Task instructions:
Retype, exactly as they appear below, the lines between the line holding "parameter int TAG_BYTES" and the line holding "tag_push = 1'b0;", both ends included.

The data:
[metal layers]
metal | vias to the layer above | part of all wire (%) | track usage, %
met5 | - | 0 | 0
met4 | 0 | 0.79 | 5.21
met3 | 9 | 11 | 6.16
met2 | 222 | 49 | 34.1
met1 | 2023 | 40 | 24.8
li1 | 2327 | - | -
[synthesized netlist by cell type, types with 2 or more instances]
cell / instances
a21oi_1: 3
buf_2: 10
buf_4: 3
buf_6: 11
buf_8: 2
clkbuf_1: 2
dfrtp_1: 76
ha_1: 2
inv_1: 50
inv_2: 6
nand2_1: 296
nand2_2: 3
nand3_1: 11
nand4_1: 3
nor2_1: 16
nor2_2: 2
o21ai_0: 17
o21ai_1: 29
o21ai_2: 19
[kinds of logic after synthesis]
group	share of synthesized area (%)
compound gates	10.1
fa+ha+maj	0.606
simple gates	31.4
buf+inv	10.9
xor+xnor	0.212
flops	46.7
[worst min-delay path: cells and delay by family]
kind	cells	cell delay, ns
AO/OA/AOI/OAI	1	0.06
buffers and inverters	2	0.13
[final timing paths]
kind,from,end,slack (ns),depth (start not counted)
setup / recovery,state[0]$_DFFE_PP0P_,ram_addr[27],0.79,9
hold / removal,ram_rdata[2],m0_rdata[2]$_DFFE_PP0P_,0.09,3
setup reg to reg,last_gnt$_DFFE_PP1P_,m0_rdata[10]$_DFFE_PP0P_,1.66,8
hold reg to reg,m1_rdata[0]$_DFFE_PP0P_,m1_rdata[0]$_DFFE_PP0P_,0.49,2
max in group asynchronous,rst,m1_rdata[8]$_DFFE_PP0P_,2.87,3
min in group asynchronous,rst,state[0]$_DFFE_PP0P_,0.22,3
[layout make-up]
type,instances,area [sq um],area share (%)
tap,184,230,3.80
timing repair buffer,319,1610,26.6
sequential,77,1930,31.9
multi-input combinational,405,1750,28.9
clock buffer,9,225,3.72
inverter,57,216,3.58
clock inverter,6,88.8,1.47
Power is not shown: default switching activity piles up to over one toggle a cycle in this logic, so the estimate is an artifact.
<file path="config.mk">
export PLATFORM = sky130hd
export DESIGN_NAME = miai_bitserial_alu_seq_flat
export DESIGN_NICKNAME = d
export VERILOG_FILES = /design/src/rtl/miai_alu_pkg.sv /design/src/rtl/miai_bitserial_alu_seq_if.sv /design/src/rtl/miai_alu1_slice.sv /design/src/rtl/miai_bitserial_alu_seq.sv /design/src/flat_wrapper.sv
export SDC_FILE = /design/constraint.sdc
export NUM_CORES = 1
export LEC_CHECK = 0
export ABC_AREA = 1
export CAP_MARGIN = 10
export CORE_ASPECT_RATIO = 0.7
export CORE_MARGIN = 1
export CORE_UTILIZATION = 48
export DETAILED_ROUTE_END_ITERATION = 12
export PLACE_DENSITY_LB_ADDON = 0.25
export SLEW_MARGIN = 20
export SYNTH_ARGS = -nofsm -noshare
export SYNTH_HDL_FRONTEND = slang
export SYNTH_SLANG_ARGS = --single-unit
</file>
<file path="constraint.sdc">
create_clock -name clk -period 2.1 [get_ports clk]
set_clock_uncertainty 0.05 [all_clocks]
set_input_delay 0.315 -clock clk [delete_from_list [all_inputs] [get_ports clk]]
set_output_delay 0.315 -clock clk [all_outputs]
set_load 0.005 [all_outputs]
</file>
[src/rtl/ball_motion_pkg.sv]
// rtl/ball_motion_pkg.sv - playfield geometry, state encodings and shared types for the Pong ball
package ball_motion_pkg;

    localparam int SCREEN_W   = 640;
    localparam int SCREEN_H   = 480;
    localparam int BALL_SIZE  = 8;
    localparam int PADDLE_H   = 64;
    localparam int PADDLE_W   = 8;
    localparam int PADDLE_XL  = 16;
    localparam int PADDLE_XR  = 616;
    localparam int SPEED      = 2;
    localparam int HOLD_TICKS = 60;
    localparam int SCORE_W    = 4;
    localparam int HOLD_W     = $clog2(HOLD_TICKS);

    typedef logic signed [11:0] coord_t;
    typedef logic [9:0]         pos_t;
    typedef logic [SCORE_W-1:0] score_t;
    typedef logic [HOLD_W-1:0]  hold_t;

    localparam logic [1:0] ST_IDLE   = 2'd0;
    localparam logic [1:0] ST_PLAY   = 2'd1;
    localparam logic [1:0] ST_SCORED = 2'd2;

    // Signed working-width constants so every comparison happens before truncation.
    localparam coord_t SPEED_C     = coord_t'(SPEED);
    localparam coord_t BALL_C      = coord_t'(BALL_SIZE);
    localparam coord_t PADDLE_H_C  = coord_t'(PADDLE_H);
    localparam coord_t PADDLE_XL_C = coord_t'(PADDLE_XL);
    localparam coord_t L_FACE_C    = coord_t'(PADDLE_XL + PADDLE_W);
    localparam coord_t PADDLE_XR_C = coord_t'(PADDLE_XR);
    localparam coord_t R_FACE_C    = coord_t'(PADDLE_XR + PADDLE_W);
    localparam coord_t R_STOP_C    = coord_t'(PADDLE_XR - BALL_SIZE);
    localparam coord_t X_MAX_C     = coord_t'(SCREEN_W - BALL_SIZE);
    localparam coord_t Y_MAX_C     = coord_t'(SCREEN_H - BALL_SIZE);

    localparam pos_t  CENTER_X  = pos_t'((SCREEN_W - BALL_SIZE) / 2);
    localparam pos_t  CENTER_Y  = pos_t'((SCREEN_H - BALL_SIZE) / 2);
    localparam hold_t HOLD_LAST = hold_t'(HOLD_TICKS - 1);

    // Direction bits are "moving toward smaller coordinate".
    typedef struct packed {
        pos_t x;
        pos_t y;
        logic dx_neg;
        logic dy_neg;
    } ball_t;

    typedef struct packed {
        logic hit_l;
        logic hit_r;
        logic miss_l;
        logic miss_r;
    } step_evt_t;

    function automatic coord_t widen(input pos_t p);
        return $signed({2'b00, p});
    endfunction

    function automatic score_t sat_inc(input score_t s);
        return (&s) ? s : s + 1'b1;
    endfunction

endpackage
### config.mk
export PLATFORM = sky130hd
export DESIGN_NAME = fix_msg_parse
export DESIGN_NICKNAME = d
export VERILOG_FILES = /design/src/rtl/fix_msg_parse_pkg.sv /design/src/rtl/fix_field_acc.sv /design/src/rtl/fix_msg_parse.sv
export SDC_FILE = /design/constraint.sdc
export NUM_CORES = 1
export LEC_CHECK = 0
export ABC_AREA = 1
export CAP_MARGIN = 25
export CORE_MARGIN = 4
export CORE_UTILIZATION = 25
export DETAILED_ROUTE_END_ITERATION = 10
export PLACE_DENSITY = 0.39
export SLEW_MARGIN = 10
export SYNTH_ARGS = -nofsm -noshare
export SYNTH_HDL_FRONTEND = slang
export SYNTH_HIERARCHICAL = 1
export SYNTH_SLANG_ARGS = --single-unit
### constraint.sdc
create_clock -name clk -period 3.4 [get_ports clk]
set_input_delay 0.34 -clock clk [delete_from_list [all_inputs] [get_ports clk]]
set_output_delay 0.34 -clock clk [all_outputs]
set_load 0.02 [all_outputs]
### src/rtl/fix_msg_parse_pkg.sv
// Shared byte constants, parser state encoding and helpers for the FIX receive parser.
package fix_msg_parse_pkg;

    localparam int VALUE_DATA_WIDTH = 64;

    localparam logic [7:0] SOH       = 8'h01;
    localparam logic [7:0] EQ        = 8'h3d;
    localparam logic [7:0] ASCII_0   = 8'h30;
    localparam logic [7:0] ASCII_9   = 8'h39;
    localparam logic [7:0] CSUM_TAG0 = 8'h31;
    localparam logic [7:0] CSUM_TAG1 = 8'h30;

    // One-hot parser states
    localparam logic [3:0] S_TAG     = 4'b0001;
    localparam logic [3:0] S_VAL     = 4'b0010;
    localparam logic [3:0] S_CSUM    = 4'b0100;
    localparam logic [3:0] S_DISCARD = 4'b1000;

    function automatic logic is_digit(input logic [7:0] b);
        return (b >= ASCII_0) && (b <= ASCII_9);
    endfunction

endpackage

### src/rtl/fix_field_acc.sv
// Byte accumulator: packs bytes little-end first, keeps a thermometer byte count
// and flags a push that arrives when already full.
module fix_field_acc #(
    parameter int BYTES = 4
) (
    input  logic               clk,
    input  logic               rst,
    input  logic               clr,
    input  logic               push,
    input  logic [7:0]         next_byte,
    output logic [8*BYTES-1:0] packed_bytes,
    output logic [BYTES-1:0]   size,
    output logic               empty,
    output logic               overflow
);

    logic [BYTES-1:0] slot;

    // The single bit that turns on with the next push marks the write lane
    assign slot     = size ^ {size[BYTES-2:0], 1'b1};
    assign empty    = ~size[0];
    assign overflow = push & size[BYTES-1];

    always_ff @(posedge clk) begin
        if (rst || clr) begin
            packed_bytes <= '0;
            size         <= '0;
        end else if (push && !size[BYTES-1]) begin
            for (int i = 0; i < BYTES; i++) begin
                if (slot[i]) begin
                    packed_bytes[i*8 +: 8] <= next_byte;
                end
            end
            size <= {size[BYTES-2:0], 1'b1};
        end
    end

endmodule

### src/rtl/fix_msg_parse.sv
// FIX receive parser: splits a tag=value<SOH> byte stream into packed tag/value
// words and checks the 10=ddd trailer against the running byte sum.
module fix_msg_parse
    import fix_msg_parse_pkg::*;
#(
    parameter int VALUE_WIDTH = VALUE_DATA_WIDTH,
    parameter int TAG_BYTES   = 4
) (
    input  logic                     clk,
    input  logic                     rst,
    input  logic [7:0]               data_i,
    input  logic                     data_valid_i,
    output logic [8*TAG_BYTES-1:0]   tag_o,
    output logic [TAG_BYTES-1:0]     t_size_o,
    output logic                     tag_valid_o,
    output logic [VALUE_WIDTH-1:0]   val_o,
    output logic [VALUE_WIDTH/8-1:0] v_size_o,
    output logic                     val_valid_o,
    output logic                     end_of_msg_o,
    output logic                     checksum_ok_o,
    output logic                     checksum_err_o,
    output logic [7:0]               checksum_val_o,
    output logic                     field_err_o
);

    localparam int VAL_BYTES = VALUE_WIDTH / 8;

    logic [3:0] state, next_state;
    logic       from_csum, next_from_csum;
    logic [7:0] sum, sum_field_start;
    logic       sticky;
    logic [1:0] digit_cnt;
    logic [9:0] recv;
    logic [7:0] digit_val;

    logic                   tag_push, tag_clr, tag_empty, tag_ovf;
    logic [8*TAG_BYTES-1:0] tag_data;
    logic [TAG_BYTES-1:0]   tag_therm;
    logic                   val_push, val_clr, val_empty, val_ovf;
    logic [VALUE_WIDTH-1:0] val_data;
    logic [VAL_BYTES-1:0]   val_therm;

    logic ev_tag, ev_val, ev_err, ev_end, ev_end_ok;
    logic digit_push, digit_clr, is_csum_tag;

    fix_field_acc #(.BYTES(TAG_BYTES)) u_tag_acc (
        .clk(clk), .rst(rst), .clr(tag_clr), .push(tag_push), .next_byte(data_i),
        .packed_bytes(tag_data), .size(tag_therm), .empty(tag_empty), .overflow(tag_ovf)
    );

    fix_field_acc #(.BYTES(VAL_BYTES)) u_val_acc (
        .clk(clk), .rst(rst), .clr(val_clr), .push(val_push), .next_byte(data_i),
        .packed_bytes(val_data), .size(val_therm), .empty(val_empty), .overflow(val_ovf)
    );

    assign digit_val   = data_i - ASCII_0;
    assign is_csum_tag = (tag_therm == {{(TAG_BYTES-2){1'b0}}, 2'b11}) &&
                         (tag_data[15:0] == {CSUM_TAG1, CSUM_TAG0});

    // Decode the consumed byte against the current state into field events
    always_comb begin
        next_state     = state;
        next_from_csum = from_csum;
        tag_push = 1'b0;  tag_clr = 1'b0;
        val_push = 1'b0;  val_clr = 1'b0;
        ev_tag = 1'b0;  ev_val = 1'b0;  ev_err = 1'b0;
        ev_end = 1'b0;  ev_end_ok = 1'b0;
        digit_push = 1'b0;  digit_clr = 1'b0;
        if (data_valid_i) begin
            case (state)
                S_TAG: begin
                    if (data_i == EQ) begin
                        tag_clr = 1'b1;
                        if (tag_empty) begin
                            ev_err = 1'b1;  next_state = S_DISCARD;  next_from_csum = 1'b0;
                        end else if (is_csum_tag) begin
                            digit_clr = 1'b1;  next_state = S_CSUM;
                        end else begin
                            ev_tag = 1'b1;  next_state = S_VAL;
                        end
                    end else begin
                        tag_push = (data_i != SOH);
                        if (data_i == SOH || tag_ovf) begin
                            tag_clr = 1'b1;  ev_err = 1'b1;
                            next_state = S_DISCARD;  next_from_csum = 1'b0;
                        end
                    end
                end
                S_VAL: begin
                    if (data_i == SOH) begin
                        val_clr = 1'b1;  next_state = S_TAG;
                        if (val_empty) begin
                            ev_err = 1'b1;  next_state = S_DISCARD;  next_from_csum = 1'b0;
                        end else begin
                            ev_val = 1'b1;
                        end
                    end else begin
                        val_push = 1'b1;
                        if (val_ovf) begin
                            val_clr = 1'b1;  ev_err = 1'b1;
                            next_state = S_DISCARD;  next_from_csum = 1'b0;
                        end
                    end
                end
                S_CSUM: begin
                    if (data_i == SOH) begin
                        ev_end = 1'b1;  next_state = S_TAG;
                        if (digit_cnt == 2'd3) begin
                            ev_end_ok = (recv == {2'b00, sum_field_start}) && !sticky;
                        end else begin
                            ev_err = 1'b1;
                        end
                    end else if (is_digit(data_i) && digit_cnt != 2'd3) begin
                        digit_push = 1'b1;
                    end else begin
                        ev_err = 1'b1;  next_state = S_DISCARD;  next_from_csum = 1'b1;
                    end
                end
                S_DISCARD: begin
                    if (data_i == SOH) begin
                        ev_end = from_csum;  next_state = S_TAG;  next_from_csum = 1'b0;
                    end
                end
                default: next_state = S_TAG;
            endcase
        end
    end

    always_ff @(posedge clk) begin
        if (rst) begin
            state           <= S_TAG;
            from_csum       <= 1'b0;
            sum             <= '0;
            sum_field_start <= '0;
            sticky          <= 1'b0;
            digit_cnt       <= '0;
            recv            <= '0;
            tag_o           <= '0;
            t_size_o        <= '0;
            tag_valid_o     <= 1'b0;
            val_o           <= '0;
            v_size_o        <= '0;
            val_valid_o     <= 1'b0;
            end_of_msg_o    <= 1'b0;
            checksum_ok_o   <= 1'b0;
            checksum_err_o  <= 1'b0;
            checksum_val_o  <= '0;
            field_err_o     <= 1'b0;
        end else begin
            state        <= next_state;
            from_csum    <= next_from_csum;
            tag_valid_o  <= ev_tag;
            val_valid_o  <= ev_val;
            field_err_o  <= ev_err;
            end_of_msg_o <= ev_end;
            if (ev_tag) begin
                tag_o    <= tag_data;
                t_size_o <= tag_therm;
            end
            if (ev_val) begin
                val_o    <= val_data;
                v_size_o <= val_therm;
            end
            if (ev_end) begin
                checksum_ok_o  <= ev_end_ok;
                checksum_err_o <= !ev_end_ok;
                checksum_val_o <= sum_field_start;
            end
            // The trailer restarts the running sum so the next message sums from zero
            if (data_valid_i) begin
                sum <= ev_end ? 8'h00 : sum + data_i;
                if (state == S_TAG && tag_empty) begin
                    sum_field_start <= sum;
                end
            end
            if (ev_end) begin
                sticky <= 1'b0;
            end else if (ev_err) begin
                sticky <= 1'b1;
            end
            if (digit_clr) begin
                digit_cnt <= '0;
                recv      <= '0;
            end else if (digit_push) begin
                digit_cnt <= digit_cnt + 2'd1;
                recv      <= recv * 10'd10 + {2'b00, digit_val};
            end
        end
    end

endmodule

==> impl_metrics.tcl <==
set metrics [dict create \
    status "finished, final reports clean" \
    hold_path.class "register to register" \
    ys_seq_area_share_pct 44.8 \
    dr.pass1.iters 5 \
    clockBufferDepth 3 \
    final_max_slew_viol_count 0 \
    synth-warning-count 6 \
    setup_viol 0 \
    critical_path_arrival_ns 3.33 \
    worst_pin_slew_ns 0.648 \
    p_clk_share_pct 38.8 \
    drt-initial-drc-count 606 \
    synth_nets 1705 \
    std_cell_rows 79 \
    max_freq_mhz 348 \
    cap_violations 0 \
    worstSkewPairLatency_ns 0.56 \
    cts_tree "built" \
    synth_seq_cells 264 \
    final_core_util_pct 31.7 \
    grt_pass1_vias 10177 \
    via_per_inst 4.31 \
    drc 0 \
    intPower_mw 5.61 \
    required_ns 3.86 \
    hold_viol_final 0 \
    r2r-end "recv[8]" \
    grt_pass1_wl_um 58000 \
    fin_area_um2 14800 \
    place_congestion 0.812 \
    dieArea_um2 50800 \
    sw_frac_of_total_pct 30.7 \
    clock_skew_ns 0.00965 \
    rsz0062_at_grt "false" \
    dr_total_vias 10484 \
    io_buffers 132 \
    initial_core_util_pct 25.3 \
    grt_antenna_before_repair 0 \
    avgSynthCellArea_um2 7.10 \
    end_kind "register" \
    yosysTopAreaCell "dfxtp_1" \
    drt_wl_total_um 36600 \
    hp-start "sticky" \
    syn_inst 1663 \
    cts_made_buffers 31 \
    post-cts-setup-buffers 0 \
    die_h_um 225 \
    post_cts_resized 0 \
    holdPathStages 2 \
    n_antenna_cell 0 \
    nNetsFinal 1846 \
    grt_use_total_pct 14.2 \
    dpl-instance-area_um2 13900 \
    h-tree-depth 1 \
    synthTopCellsByArea "dfxtp_1 45%, nor2_1 13%, nand2_1 8.2%" \
    critPathMaxFanout 5 \
    cts.sinks 264 \
    vdd_drop_max_mv 0.364 \
    final_antenna_net_count 0 \
    period_minus_slack_ns 2.87 \
    drive_gt1_share_pct 7.18 \
    seqPwrFrac_pct 43.7 \
    tns_ns 0 \
    grt-ovfl-total 0 \
    synth_top_area_share_pct 44.8 \
    ios 133 \
    path_class "register to register" \
    r2r_start "recv[3]" \
    synth_area_um2 11800 \
    combPwrFrac_pct 17.5 \
    clk_pin_slew_worst_paths_ns 0.06 \
    startpoint_type "register" \
    grt_max_degree 73 \
    die_w_um 225 \
    synth_cell_types 43 \
    area_growth_pct 25.3 \
    dpl.hpwl_um 25700 \
    post_drt_wl_per_cell_um 15.1 \
    pwr_density_cell_nw_per_um2 547 \
    min_to "sticky" \
    power_switching_mw 2.48 \
    rr_worst_depth 15 \
    cts_hold_buf 0 \
    core_um2 46700 \
    leakagePower_nw 6.75 \
    relSlewSlack_pct 56.5 \
    ff2ff_setup_slack_ns 0.53 \
    cts_root_buffer "clkbuf_16" \
    period_share_pct 84.4 \
]
-- Yosys cell counts (all sizes together) --
cell type  instances
buf               29
clkbuf            26
or2                5
o21bai             1
inv              252
a211oi             2
o22ai              9
o211ai             3
o21ai            161
nor3b              1
fa                 3
dfxtp            264
xor2              11
nand3             34
nor2             411
nor3              11
and2               1
a21oi             49
nand3b             1
clkinv             2
ha                28
xnor2              8
a31oi              4
nand4             72
nand2            275
-- per-stage QoR --
stage	instances	worst slack (ns)	hold slack, ns	power, mW
after floorplan	1663	0.856	0.409	4.62
after global placement	2378	0.341	0.454	5.02
after global routing	2432	0.256	0.499	8.59
after CTS	2432	0.497	0.471	8.24
final	2432	0.529	0.462	8.10
after detailed placement	2378	0.325	0.461	5.03
-- final cells by class --
cell class | count | area (um2)
fill | 5080 | 31900
tap | 607 | 759
sequential | 264 | 5290
timing repair buffer | 163 | 1590
multi-input combinational | 1090 | 5260
clock buffer | 46 | 872
inverter | 254 | 956
clock inverter | 8 | 65.1
-- layer usage --
metal / global-route usage [%] / up-vias / routed length, um
li1: - / 5507 / -
met1: 20.4 / 4808 / 18600
met2: 22.7 / 127 / 16200
met3: 2.07 / 42 / 1180
met4: 3.10 / 0 / 601
met5: 0 / - / 0
-- placed cells by master (no fill, tap or decap), drive strengths merged, types with 2 or more instances in the layout --
cell | synthesis | layout
o22ai | 9 | 9
buf | 29 | 31
dfxtp | 264 | 264
clkbuf | 26 | 46
ha | 28 | 28
clkinv | 2 | 8
or2 | 5 | 5
nor3 | 11 | 11
a31oi | 4 | 4
fa | 3 | 3
o21ai | 161 | 161
nor2 | 411 | 411
a211oi | 2 | 2
o211ai | 3 | 3
clkdlybuf4s50 | 0 | 132
nand4 | 72 | 72
nand3 | 34 | 34
nand2 | 275 | 275
xnor2 | 8 | 8
a21oi | 49 | 49
xor2 | 11 | 11
inv | 252 | 253
-- how the worst max path moves through the flow --
stage / cells past startpoint / startpoint / to
CTS: 15 / recv[3] / recv[8]
detailed placement: 17 / data_i[4] / u_tag_acc/packed_bytes[31]
global route: 15 / recv[3] / recv[8]
global placement: 17 / data_i[4] / u_tag_acc/packed_bytes[20]
finish: 15 / recv[3] / recv[8]
floorplan: 15 / recv[3] / recv[8]
-- cells by family (layout without fill, tap and decap cells) --
kind of cell               after synthesis  count (layout)  synth area share (%)
buffers and inverters                  309             471                  10.7
xor gates and xnor gates                19              19                  1.41
and+or+nand+nor                        811             811                  29.6
DFF                                    264             264                  44.8
AOI/OAI and AO/OA                      229             229                  10.0
adders and majority gates               31              31                  3.48
-- state kept, by name (all words and copies together), names as in the netlist, 2 cells and up --
signal                  cells
v_size_o                    8
recv                       10
u_val_acc/size              8
checksum_val_o              8
state                       4
u_tag_acc/size              4
sum                         8
u_val_acc/packed_bytes     64
val_o                      64
t_size_o                    4
sum_field_start             8
digit_cnt                   2
u_tag_acc/packed_bytes     32
tag_o                      32
-- power groups by stage --
stage               combinational, mW  sequential, mW  clock [mW]
finish                           1.42            3.53        3.14
global route                     1.63            3.57        3.39
CTS                              1.43            3.54        3.27
detailed placement               1.42            3.61           0
global placement                 1.42            3.60           0
floorplan                        1.09            3.53           0
-- worst max-delay path: stages, from the launching register on --
cell,delay (ns)
dfxtp_1,0.46
ha_1,0.28
ha_1,0.36
nand2_1,0.09
nand2_1,0.06
a31oi_1,0.17
xor2_1,0.17
inv_1,0.06
ha_1,0.31
nand2_1,0.09
nor2_1,0.04
nand2_1,0.06
o211ai_1,0.11
or2_2,0.29
a21oi_1,0.14
nor2_1,0.06
Note: power is estimated with default switching activity, not from simulation.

Task result:
    parameter int TAG_BYTES   = 4
) (
    input  logic                     clk,
    input  logic                     rst,
    input  logic [7:0]               data_i,
    input  logic                     data_valid_i,
    output logic [8*TAG_BYTES-1:0]   tag_o,
    output logic [TAG_BYTES-1:0]     t_size_o,
    output logic                     tag_valid_o,
    output logic [VALUE_WIDTH-1:0]   val_o,
    output logic [VALUE_WIDTH/8-1:0] v_size_o,
    output logic                     val_valid_o,
    output logic                     end_of_msg_o,
    output logic                     checksum_ok_o,
    output logic                     checksum_err_o,
    output logic [7:0]               checksum_val_o,
    output logic                     field_err_o
);

    localparam int VAL_BYTES = VALUE_WIDTH / 8;

    logic [3:0] state, next_state;
    logic       from_csum, next_from_csum;
    logic [7:0] sum, sum_field_start;
    logic       sticky;
    logic [1:0] digit_cnt;
    logic [9:0] recv;
    logic [7:0] digit_val;

    logic                   tag_push, tag_clr, tag_empty, tag_ovf;
    logic [8*TAG_BYTES-1:0] tag_data;
    logic [TAG_BYTES-1:0]   tag_therm;
    logic                   val_push, val_clr, val_empty, val_ovf;
    logic [VALUE_WIDTH-1:0] val_data;
    logic [VAL_BYTES-1:0]   val_therm;

    logic ev_tag, ev_val, ev_err, ev_end, ev_end_ok;
    logic digit_push, digit_clr, is_csum_tag;

    fix_field_acc #(.BYTES(TAG_BYTES)) u_tag_acc (
        .clk(clk), .rst(rst), .clr(tag_clr), .push(tag_push), .next_byte(data_i),
        .packed_bytes(tag_data), .size(tag_therm), .empty(tag_empty), .overflow(tag_ovf)
    );

    fix_field_acc #(.BYTES(VAL_BYTES)) u_val_acc (
        .clk(clk), .rst(rst), .clr(val_clr), .push(val_push), .next_byte(data_i),
        .packed_bytes(val_data), .size(val_therm), .empty(val_empty), .overflow(val_ovf)
    );

    assign digit_val   = data_i - ASCII_0;
    assign is_csum_tag = (tag_therm == {{(TAG_BYTES-2){1'b0}}, 2'b11}) &&
                         (tag_data[15:0] == {CSUM_TAG1, CSUM_TAG0});

    // Decode the consumed byte against the current state into field events
    always_comb begin
        next_state     = state;
        next_from_csum = from_csum;
        tag_push = 1'b0;  tag_clr = 1'b0;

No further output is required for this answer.